Be careful with dispersed teams, distributed teams, it's a detail, but don't tell yourself, be careful, don't tell yourself, okay, it's not a big deal, Jean-Baptiste and René, they're in Bordeaux and all of us, we're in Paris, that's dead, there's an imbalance that makes it dispersed, it doesn't work. On the other hand, if you have a balance in the distribution of people across remote sites, then that works. Why? Because the level of trust is roughly the same. So be careful, I'm just telling you what I've observed.
There's a blog engine called Ghost, I like it. Where do we work? Our headquarters are the internet, if you have a wifi connection and an office, that's fine, we don't care anymore about the time you spend, we care about the value you generate.
You can live wherever you want, you can work from wherever you want, as long as you're online and you work and you interact with us, we realize that this dynamic is sufficient.

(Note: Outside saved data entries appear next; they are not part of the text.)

[config.mk]
export PLATFORM = sky130hd
export DESIGN_NAME = csr_regfile_flat
export DESIGN_NICKNAME = d
export VERILOG_FILES = /design/src/rtl/csr_regfile_pkg.sv /design/src/rtl/csr_regfile_if.sv /design/src/rtl/csr_regfile_sync2.sv /design/src/rtl/csr_regfile.sv /design/src/flat_wrapper.sv
export SDC_FILE = /design/constraint.sdc
export NUM_CORES = 1
export LEC_CHECK = 0
export ABC_AREA = 1
export CORE_UTILIZATION = 45
export DETAILED_ROUTE_END_ITERATION = 8
export GPL_TIMING_DRIVEN = 0
export HOLD_SLACK_MARGIN = 0.1
export PLACE_DENSITY = 0.84
export SLEW_MARGIN = 20
export SYNTH_ARGS = -nofsm -noshare
export SYNTH_HDL_FRONTEND = slang
export SYNTH_SLANG_ARGS = --single-unit
[constraint.sdc]
create_clock -name clk -period 9.1 [get_ports clk]
set_input_delay 1.82 -clock clk [delete_from_list [all_inputs] [get_ports clk]]
set_output_delay 1.82 -clock clk [all_outputs]
set_load 0.01 [all_outputs]
[src/rtl/csr_regfile_pkg.sv]
// Shared register map, access types and bus sizing for csr_regfile.
// Slots 4/5 (IRQ_STATUS/IRQ_ENABLE) are mapped only when CSR_REGFILE_IRQ_EN is defined.
package csr_regfile_pkg;

  localparam int DEFAULT_ADDR_WIDTH = 3;
  localparam int DEFAULT_DATA_WIDTH = 32;

  localparam int unsigned CTRL_OFS       = 0;
  localparam int unsigned CFG0_OFS       = 1;
  localparam int unsigned CFG1_OFS       = 2;
  localparam int unsigned STATUS_OFS     = 3;
  localparam int unsigned IRQ_STATUS_OFS = 4;
  localparam int unsigned IRQ_ENABLE_OFS = 5;
  localparam int unsigned SCRATCH_OFS    = 6;

  typedef enum logic [1:0] {
    ACC_RW   = 2'd0,
    ACC_RO   = 2'd1,
    ACC_W1C  = 2'd2,
    ACC_NONE = 2'd3
  } access_t;

  function automatic access_t slot_access(input int unsigned slot);
    access_t acc;
    case (slot)
      CTRL_OFS, CFG0_OFS, CFG1_OFS, SCRATCH_OFS: acc = ACC_RW;
      STATUS_OFS:                                acc = ACC_RO;
`ifdef CSR_REGFILE_IRQ_EN
      IRQ_STATUS_OFS:                            acc = ACC_W1C;
      IRQ_ENABLE_OFS:                            acc = ACC_RW;
`endif
      default:                                   acc = ACC_NONE;
    endcase
    return acc;
  endfunction

endpackage

[src/rtl/csr_regfile_if.sv]
// Bus-bridge request/response bundle: single-cycle request pulse, one-cycle response strobe.
interface csr_regfile_if #(
  parameter int ADDR_WIDTH = 3,
  parameter int DATA_WIDTH = 32
);
  logic                    bus_req;
  logic                    bus_req_is_wr;
  logic [ADDR_WIDTH-1:0]   bus_addr;
  logic [DATA_WIDTH-1:0]   bus_wr_data;
  logic [DATA_WIDTH/8-1:0] bus_wr_biten;
  logic                    bus_ready;
  logic                    bus_err;
  logic [DATA_WIDTH-1:0]   bus_rd_data;

  modport master (
    output bus_req, bus_req_is_wr, bus_addr, bus_wr_data, bus_wr_biten,
    input  bus_ready, bus_err, bus_rd_data
  );

  modport slave (
    input  bus_req, bus_req_is_wr, bus_addr, bus_wr_data, bus_wr_biten,
    output bus_ready, bus_err, bus_rd_data
  );
endinterface

[src/rtl/csr_regfile_sync2.sv]
// csr_sync2: width-parameterised two-flop synchronizer, two clk cycles of latency.
module csr_sync2 #(
  parameter int WIDTH = 32
) (
  input  logic             clk,
  input  logic             rst,
  input  logic [WIDTH-1:0] d,
  output logic [WIDTH-1:0] q
);
  logic [WIDTH-1:0] meta;

  always_ff @(posedge clk or posedge rst) begin
    if (rst) begin
      meta <= '0;
      q    <= '0;
    end else begin
      meta <= d;
      q    <= meta;
    end
  end
endmodule

[src/rtl/csr_regfile.sv]
// CSR block: 8-slot register file behind a request/response bus, response one cycle after request.
// Interrupt slots and irq output are compiled in only with CSR_REGFILE_IRQ_EN.
module csr_regfile
  import csr_regfile_pkg::*;
#(
  parameter int                    ADDR_WIDTH = DEFAULT_ADDR_WIDTH,
  parameter int                    DATA_WIDTH = DEFAULT_DATA_WIDTH,
  parameter logic [DATA_WIDTH-1:0] CFG0_RESET = '0
) (
  input  logic                  clk,
  input  logic                  rst,
  csr_regfile_if.slave          bus,
  input  logic [DATA_WIDTH-1:0] hw_status,
  input  logic [DATA_WIDTH-1:0] hw_event,
  output logic [DATA_WIDTH-1:0] ctrl_o,
  output logic [DATA_WIDTH-1:0] cfg0_o,
  output logic [DATA_WIDTH-1:0] cfg1_o,
  output logic                  irq
);
  localparam int NBYTES = DATA_WIDTH / 8;

  logic [DATA_WIDTH-1:0] ctrl_q, cfg0_q, cfg1_q, scratch_q, status_sync;
  logic [DATA_WIDTH-1:0] be_mask, rd_mux;
  logic [DATA_WIDTH-1:0] ready_data_q;
  logic                  ready_q, err_q, req_err, wr_en;
  logic [31:0]           slot;
  access_t               acc;

  for (genvar k = 0; k < NBYTES; k++) begin : g_be
    assign be_mask[8*k +: 8] = {8{bus.bus_wr_biten[k]}};
  end

  assign slot    = 32'(bus.bus_addr);
  assign acc     = slot_access(slot);
  assign req_err = (acc == ACC_NONE) || (bus.bus_req_is_wr && acc == ACC_RO);
  assign wr_en   = bus.bus_req && bus.bus_req_is_wr && !req_err;

  csr_sync2 #(.WIDTH(DATA_WIDTH)) u_status_sync (
    .clk (clk),
    .rst (rst),
    .d   (hw_status),
    .q   (status_sync)
  );

  always_ff @(posedge clk or posedge rst) begin
    if (rst) begin
      ctrl_q    <= '0;
      cfg0_q    <= CFG0_RESET;
      cfg1_q    <= '0;
      scratch_q <= '0;
    end else if (wr_en) begin
      case (slot)
        CTRL_OFS:    ctrl_q    <= (ctrl_q    & ~be_mask) | (bus.bus_wr_data & be_mask);
        CFG0_OFS:    cfg0_q    <= (cfg0_q    & ~be_mask) | (bus.bus_wr_data & be_mask);
        CFG1_OFS:    cfg1_q    <= (cfg1_q    & ~be_mask) | (bus.bus_wr_data & be_mask);
        SCRATCH_OFS: scratch_q <= (scratch_q & ~be_mask) | (bus.bus_wr_data & be_mask);
        default: ;
      endcase
    end
  end

`ifdef CSR_REGFILE_IRQ_EN
  logic [DATA_WIDTH-1:0] irq_status_q, irq_enable_q, w1c_clr;
  logic                  irq_q;

  assign w1c_clr = (wr_en && slot == IRQ_STATUS_OFS) ? (bus.bus_wr_data & be_mask) : '0;

  // Events are OR-ed in after the clear so a coincident event wins over W1C.
  always_ff @(posedge clk or posedge rst) begin
    if (rst) begin
      irq_status_q <= '0;
      irq_enable_q <= '0;
      irq_q        <= 1'b0;
    end else begin
      irq_status_q <= (irq_status_q & ~w1c_clr) | hw_event;
      if (wr_en && slot == IRQ_ENABLE_OFS)
        irq_enable_q <= (irq_enable_q & ~be_mask) | (bus.bus_wr_data & be_mask);
      irq_q <= |(irq_status_q & irq_enable_q);
    end
  end

  assign irq = irq_q;
`else
  logic unused_hw_event;
  assign unused_hw_event = ^hw_event;
  assign irq = 1'b0;
`endif

  always_comb begin
    rd_mux = '0;
    case (slot)
      CTRL_OFS:       rd_mux = ctrl_q;
      CFG0_OFS:       rd_mux = cfg0_q;
      CFG1_OFS:       rd_mux = cfg1_q;
      STATUS_OFS:     rd_mux = status_sync;
      SCRATCH_OFS:    rd_mux = scratch_q;
`ifdef CSR_REGFILE_IRQ_EN
      IRQ_STATUS_OFS: rd_mux = irq_status_q;
      IRQ_ENABLE_OFS: rd_mux = irq_enable_q;
`endif
      default:        rd_mux = '0;
    endcase
  end

  // Response strobe follows every request by exactly one cycle; reset drops it.
  always_ff @(posedge clk or posedge rst) begin
    if (rst) begin
      ready_q      <= 1'b0;
      err_q        <= 1'b0;
      ready_data_q <= '0;
    end else begin
      ready_q      <= bus.bus_req;
      err_q        <= bus.bus_req && req_err;
      ready_data_q <= (bus.bus_req && !bus.bus_req_is_wr && !req_err) ? rd_mux : '0;
    end
  end

  assign bus.bus_ready   = ready_q;
  assign bus.bus_err     = err_q;
  assign bus.bus_rd_data = ready_data_q;
  assign ctrl_o          = ctrl_q;
  assign cfg0_o          = cfg0_q;
  assign cfg1_o          = cfg1_q;
endmodule

[src/flat_wrapper.sv]
// flat-port wrapper written by rule: the top's interface ports become plain ports
module csr_regfile_flat import csr_regfile_pkg::*;
#(
  parameter int                    ADDR_WIDTH = DEFAULT_ADDR_WIDTH,
  parameter int                    DATA_WIDTH = DEFAULT_DATA_WIDTH,
  parameter logic [DATA_WIDTH-1:0] CFG0_RESET = '0
)
  (clk, rst, hw_status, hw_event, ctrl_o, cfg0_o, cfg1_o, irq, bus_bus_req, bus_bus_req_is_wr, bus_bus_addr, bus_bus_wr_data, bus_bus_wr_biten, bus_bus_ready, bus_bus_err, bus_bus_rd_data);
  csr_regfile_if #(.ADDR_WIDTH(ADDR_WIDTH), .DATA_WIDTH(DATA_WIDTH)) bus_i ();
  input  logic clk;
  input  logic rst;
  input  logic [DATA_WIDTH-1:0] hw_status;
  input  logic [DATA_WIDTH-1:0] hw_event;
  output logic [DATA_WIDTH-1:0] ctrl_o;
  output logic [DATA_WIDTH-1:0] cfg0_o;
  output logic [DATA_WIDTH-1:0] cfg1_o;
  output logic irq;
  input wire logic [$bits(bus_i.bus_req)-1:0] bus_bus_req;
  input wire logic [$bits(bus_i.bus_req_is_wr)-1:0] bus_bus_req_is_wr;
  input wire logic [$bits(bus_i.bus_addr)-1:0] bus_bus_addr;
  input wire logic [$bits(bus_i.bus_wr_data)-1:0] bus_bus_wr_data;
  input wire logic [$bits(bus_i.bus_wr_biten)-1:0] bus_bus_wr_biten;
  output wire logic [$bits(bus_i.bus_ready)-1:0] bus_bus_ready;
  output wire logic [$bits(bus_i.bus_err)-1:0] bus_bus_err;
  output wire logic [$bits(bus_i.bus_rd_data)-1:0] bus_bus_rd_data;
  assign bus_i.bus_req = bus_bus_req;
  assign bus_i.bus_req_is_wr = bus_bus_req_is_wr;
  assign bus_i.bus_addr = bus_bus_addr;
  assign bus_i.bus_wr_data = bus_bus_wr_data;
  assign bus_i.bus_wr_biten = bus_bus_wr_biten;
  assign bus_bus_ready = bus_i.bus_ready;
  assign bus_bus_err = bus_i.bus_err;
  assign bus_bus_rd_data = bus_i.bus_rd_data;
  csr_regfile #(.ADDR_WIDTH(ADDR_WIDTH), .DATA_WIDTH(DATA_WIDTH), .CFG0_RESET(CFG0_RESET)) u_core (.clk(clk), .rst(rst), .bus(bus_i), .hw_status(hw_status), .hw_event(hw_event), .ctrl_o(ctrl_o), .cfg0_o(cfg0_o), .cfg1_o(cfg1_o), .irq(irq));
endmodule
==> metrics.txt, run 1 <==
Max clock buf depth 3; vias in the first global route 8,204; fill count roughly 1,600; Yosys reg bits 226; number of setup violations in the final report 0; Syn-to-layout area delta 34.5%; Reg2Reg Setup Slack 8.13 ns; crit path launch type primary input; Placed Cells 1,465; area of the multi-input gates 3110 um2; area leader, netlist dfrtp_1; largest net degree at the start of global routing 109; routed vias/inst 5.57; share of the synthesized area in the top cell type 0.621; RSZ-0062 raised after global routing no; status completed; Rows 51; Finished Core Util 0.623; share of cells above drive strength 1 0.0581; CP max-delay cell nor2_1; slowest stage delay, CP between 0.7 and 0.8 ns; Root Buffer clkbuf_16; max frequency 260 MHz; worst hold endpoint u_core.u_status_sync.q[7]$_DFF_PP0_; Hold Path Cell Cnt 0; delay-heaviest family, CP buffers and inverters; Synth area leaders dfrtp_1, nand2_1, nand4_1; HPWL Detailed 20,000 um; Clock Skews between 0.015 and 0.02 ns; initial antenna violation count 0; register area 5660 um2; Routed Antenna Nets 0; kind of critical path in -> reg; die height 144 um; Reg2Reg Depth 4; clock sinks 226; most used cell, CP nor2_1; worst skew pair latency 0.52 ns; reg2reg end u_core.bus.bus_rd_data[12]$_DFF_PP0_; PD cells 208 nW/um2; ys flop type dfrtp_1; Warnings, synthesis 0; H-tree Lvls 1; CTS tree built; Synth Instances about 1,000; Final nets 1,334; required time worst endpoint 9.54 ns; number of max-cap violations 0; drt drc 0; synthesized net count 1,106; Leakage 5.85 nW; Top Ports 238; drt pass-1 iters 7; WP buf/inv 2; Tot Pwr approximately 0.0025 W; die width about 140 um; Worst-path clk slew 0.06 ns; Avg WL per Cell around 20 um; first-pass GRT wire length 45,700 um; Final Hold Fails 0; CTS Buf Count 25; Setup Fix Bufs, Post-CTS 0; Setup crit end kind flip-flop; GRT overflow 0; gpl congestion 0.893; drt total wl 30,200 um; relative slew slack 0.383; Total GRT Usage 0.297; core area 19,700 um2; register area share after synthesis 0.621; initial core utilization 0.463; number of diodes 0; die area 20,800 um2; Syn Area/Cell 9.11 um2; Final min period around 3.8 ns; PostCTS Resize Cnt 0; Netlist Area Pre-Place 9100 um2; crit path max fanout 10; Max Slew Vio Count 0; HP Start u_core.u_status_sync.meta[7]$_DFF_PP0_; hold_buf cts 0; PortBufs 199; asr flop ratio synth 1.00; Finished Layout Cells 1,504; routed via count 8,376; Tightest Hold Check Type reg -> reg; worst path cell trace clkdlybuf4s50_1 > nor2_1 > clkbuf_1 > nand3_1 > nand3_1 > nor2_1 > nor2_1; Post-synth EDFFs 0; Netlist cell types 20; maximum vdd drop 0.000129 V; Arr. time, crit path between 4 and 5 ns; Tcrit/Tclk final 0.423; Least-Margin Pin Slew 0.926 ns; Iter 0 DRT Violations 801
per-layer routing:
layer  vias to the layer above  GRT usage  wire [um]
met4                         0      0.143       1230
met3                        87     0.0626       2890
met1                      4038      0.400      12200
met5                         -          0          0
li1                       3764          -          -
met2                       487      0.458      13800
power breakdown:
group / internal, W / total [W] / leakage, nW / switching [W]
combinational: 0.000193 / 0.000412 / 2.58 / 0.000219
sequential: 0.00111 / 0.00119 / 2.90 / 0.0000766
clock: 0.000560 / 0.000946 / 0.363 / 0.000387
total: 0.00187 / 0.00255 / 5.85 / 0.000682
logic make-up (layout without fill, tap and decap cells):
group / Yosys count / after routing / synth area share
AOI/OAI and AO/OA: 37 / 37 / 0.0206
buffers and inverters: 74 / 314 / 0.0373
DFF: 226 / 226 / 0.621
other: 1 / 1 / 0.000412
and+or+nand+nor: 661 / 661 / 0.320
cells in the mapped netlist (2+ instances only):
master / number
buf_1: 3
buf_2: 10
buf_4: 13
clkbuf_1: 34
dfrtp_1: 226
inv_1: 12
inv_2: 2
nand2_1: 393
nand3_1: 91
nand3_2: 5
nand4_1: 97
nor2_1: 68
nor2_2: 2
nor2_4: 3
o21ai_0: 34
o21ai_1: 2
per-stage QoR:
stage / hold slack, ns / setup slack [ns] / setup TNS [ns] / cell area (um2)
6_report: 0.343 / 5.25 / 0 / 12200
4_1_cts: 0.346 / 5.38 / 0 / 12200
3_3_place_gp: 0.333 / -1.57 / -352.00 / 11400
5_1_grt: 0.354 / 5.17 / 0 / 12200
3_5_place_dp: 0.335 / 4.79 / 0 / 11500
2_1_floorplan: 0.331 / 1.09 / 0 / 9100
worst max path at each step:
stage | startpoint | end | slack (ns) | cells past startpoint
after floorplan | rst | async pin | 1.09 | 1
after global placement | rst | u_core.u_status_sync.meta[12]$_DFF_PP0_ | -1.57 | 2
after detailed placement | bus_bus_addr[0] | u_core.bus.bus_rd_data[12]$_DFF_PP0_ | 4.79 | 7
after CTS | bus_bus_addr[0] | u_core.bus.bus_rd_data[21]$_DFF_PP0_ | 5.38 | 7
after global routing | bus_bus_addr[0] | u_core.bus.bus_rd_data[21]$_DFF_PP0_ | 5.17 | 7
final | bus_bus_addr[0] | u_core.bus.bus_rd_data[21]$_DFF_PP0_ | 5.25 | 7
cell type report:
| type | count | share of cell area |
|---|---|---|
| repair buffers | 201 | 0.167 |
| inverters | 14 | 0.00491 |
| clock inverters | 3 | 0.00348 |
| well taps | 265 | 0.0271 |
| plain buffers | 60 | 0.0234 |
| flip-flops and latches | 226 | 0.462 |
| multi-input cells | 699 | 0.254 |
| clock buffers | 36 | 0.0578 |
cells in the final DEF, fill, tap and decap left out, types with 2 or more instances in the layout:
cell type	instances
nand3_2	5
clkbuf_16	25
nor2_4	3
nand2_1	393
nor2_1	68
nor2_2	2
inv_2	2
clkbuf_8	4
buf_1	3
buf_4	13
nand4_1	97
dfrtp_1	226
clkbuf_1	41
o21ai_0	34
clkdlybuf4s50_1	199
o21ai_1	2
buf_16	2
inv_1	11
nand3_1	91
buf_2	10
Power figures use the tool's default switching activity.
==> inputs of run 2 (changes only) <==
- clock period: 9.1 -> 3.7 ns (I/O delays scaled with it)
==> metrics.txt, run 2 (synthesis results as in run 1) <==
status completed (unchanged); Cell Area, Placed 11,600 um2 (was 11,500 um2); worst skew pair latency 0.52 ns (about the same); GRT overflow 0 (unchanged); Reg2Reg Setup Slack 2.77 ns (was 8.13 ns); Tcrit/Tclk final 0.725; die height 144 um (unchanged); drt drc 0 (unchanged); drt total wl 30,600 um (was 30,200 um); number of max-cap violations 0 (unchanged); cell area after layout 12,300 um2 (was 12,200 um2); PD cells 511 nW/um2 (was 208 nW/um2); die area 20,800 um2 (unchanged); most frequent cells in the layout nand2_1, dfrtp_1, clkdlybuf4s50_1 (unchanged); CTS tree built (unchanged); clock sinks 226 (unchanged); delay-heaviest family, CP buffers and inverters (unchanged); gpl congestion 0.882 (was 0.893); Final Hold Fails 0 (unchanged); CTS Buf Count 25 (unchanged); Sw Ratio 0.267 (was 0.268); Final min period 2.68 ns; Avg WL per Cell 20.3 um (was 20.0 um); Reg power frac 0.464 (was 0.467); routed via count 8,434 (was 8,376); share of cells above drive strength 1 0.0627 (was 0.0581); die width 144 um (unchanged); largest net degree at the start of global routing 36 (was 109); most common cell after layout, fill and taps aside nand2_1 (unchanged); Switch Pwr 0.00168 W (was 0.000682 W); Tightest Hold Check Type reg -> reg (unchanged); Setup crit end kind flip-flop (unchanged); Routed Antenna Nets 0 (unchanged); Tot Pwr 0.00630 W (was 0.00255 W); max frequency 373 MHz; Max clock buf depth 3 (unchanged); Fin Setup TNS 0 ns (unchanged); Hold Slack 0.342 ns (was 0.343 ns); initial antenna violation count 0 (unchanged); routed vias/inst 5.59 (was 5.57); Total GRT Usage 0.302 (was 0.297); number of diodes 0 (unchanged); CP max-delay cell nor2_1 (unchanged); relative slew slack 0.338 (was 0.383); number of setup violations in the final report 0 (unchanged); H-tree Lvls 1 (unchanged); first-pass GRT wire length 46,800 um (was 45,700 um); PortBufs 199 (unchanged); crit path max fanout 10 (unchanged); worst path cell trace clkdlybuf4s50_1 > nor2_1 > clkbuf_1 > nand3_1 > nand3_1 > nor2_1 > nor2_1 (unchanged); Clock Skews 0.0168 ns (was 0.0190 ns); slowest stage delay, CP 0.72 ns (about the same); Top Ports 238 (unchanged); crit path launch type primary input (unchanged); maximum vdd drop 0.000409 V (was 0.000129 V); core area 19,700 um2 (unchanged); internal power 0.00462 W (was 0.00187 W); vias in the first global route 8,346 (was 8,204); Syn-to-layout area delta 35.6% (was 34.5%); drt pass-1 iters 5 (was 7); Worst-path clk slew 0.06 ns (about the same); required time worst endpoint 4.13 ns (was 9.54 ns); HPWL Detailed 21,000 um (was 20,000 um); hold_buf cts 0 (unchanged); PostCTS Resize Cnt 0 (unchanged); Rows 51 (unchanged); Leakage 5.89 nW (was 5.85 nW); Least-Margin Pin Slew 0.994 ns (was 0.926 ns); Clock power frac 0.372 (was 0.371); combinational group share of total power 0.164 (was 0.162); most used cell, CP nor2_1 (unchanged); initial core utilization 0.463 (unchanged); Setup Fix Bufs, Post-CTS 0 (unchanged); Final nets 1,339 (was 1,334); Root Buffer clkbuf_16 (unchanged); WP buf/inv 2 (unchanged); Iter 0 DRT Violations 1,000 (was 801); Arr. time, crit path 3.11 ns (was 4.29 ns); RSZ-0062 raised after global routing no (unchanged); Max Slew Vio Count 0 (unchanged); kind of critical path in -> reg (unchanged)
-- run 2: cell type report --
type | count | area [um2]
multi-input combinational | 699 | 3110
buffer | 60 | 287
fill | 1645 | 7320
clock buffer | 37 | 721
inverter | 14 | 56.3
tap | 265 | 332
clock inverter | 3 | 40.0
sequential | 226 | 5660
timing repair buffer | 206 | 2140
-- run 2: worst paths after layout --
check | startpoint | to | depth (start not counted)
min in group asynchronous | rst | u_core.bus.bus_rd_data[29]$_DFF_PP0_ | 2
max in group asynchronous | rst | u_core.u_status_sync.meta[13]$_DFF_PP0_ | 5
setup reg to reg | flip-flop | u_core.bus.bus_rd_data[19]$_DFF_PP0_ | 4
hold reg to reg | u_core.u_status_sync.meta[7]$_DFF_PP0_ | u_core.u_status_sync.q[7]$_DFF_PP0_ | 0
hold / removal | u_core.u_status_sync.meta[7]$_DFF_PP0_ | u_core.u_status_sync.q[7]$_DFF_PP0_ | 0
setup / recovery | bus_bus_addr[0] | u_core.bus.bus_rd_data[19]$_DFF_PP0_ | 7
-- run 2: metrics by stage --
stage                     std cells  setup WS [ns]  utilization
after global routing           1510          0.881        0.628
after floorplan                 999        0.00800            -
final                          1510           1.02        0.628
after CTS                      1510           1.08        0.628
after global placement         1463          -1.59        0.581
after detailed placement       1470          0.578        0.589
-- run 2: power groups by stage --
stage                     combinational, W  clock (W)  sequential [W]
final                              0.00103    0.00234         0.00293
after CTS                          0.00103    0.00235         0.00292
after floorplan                   0.000348          0         0.00300
after global placement            0.000975          0         0.00295
after global routing               0.00112    0.00247         0.00295
after detailed placement           0.00103          0         0.00296
-- run 2: routing by layer --
layer | part of all wire | vias to the layer above | GRT usage
met4 | 0.041 | 0 | 0.133
li1 | - | 3751 | -
met2 | 0.46 | 549 | 0.478
met3 | 0.095 | 93 | 0.0546
met1 | 0.40 | 4041 | 0.406
met5 | 0 | - | 0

So, to finish, I'll try to summarize in three sentences. Be organic and not mechanical. Think that you need to set a container and a direction. And return to physical things. What equipment do we use to have small autonomous elements that make sense, that can be finished, that allow progress in an agile cycle, or small autonomous elements that make sense, that allow progress on a Kanban board, to limit work on things that make sense when delivered to get real feedback, all that is the story of...
We need to be able to work on small pieces. To be able to work on small pieces, we need to work on small physical pieces that are doable. So the code needs to be in line. If we work in the car, it needs to be in line. If we work... 3D printers will bring many things, etc. I'm not just staying in IT, here, etc. And our essence, our nature, how much, around, what distance, etc.
There you go. Thank you. Time? One minute?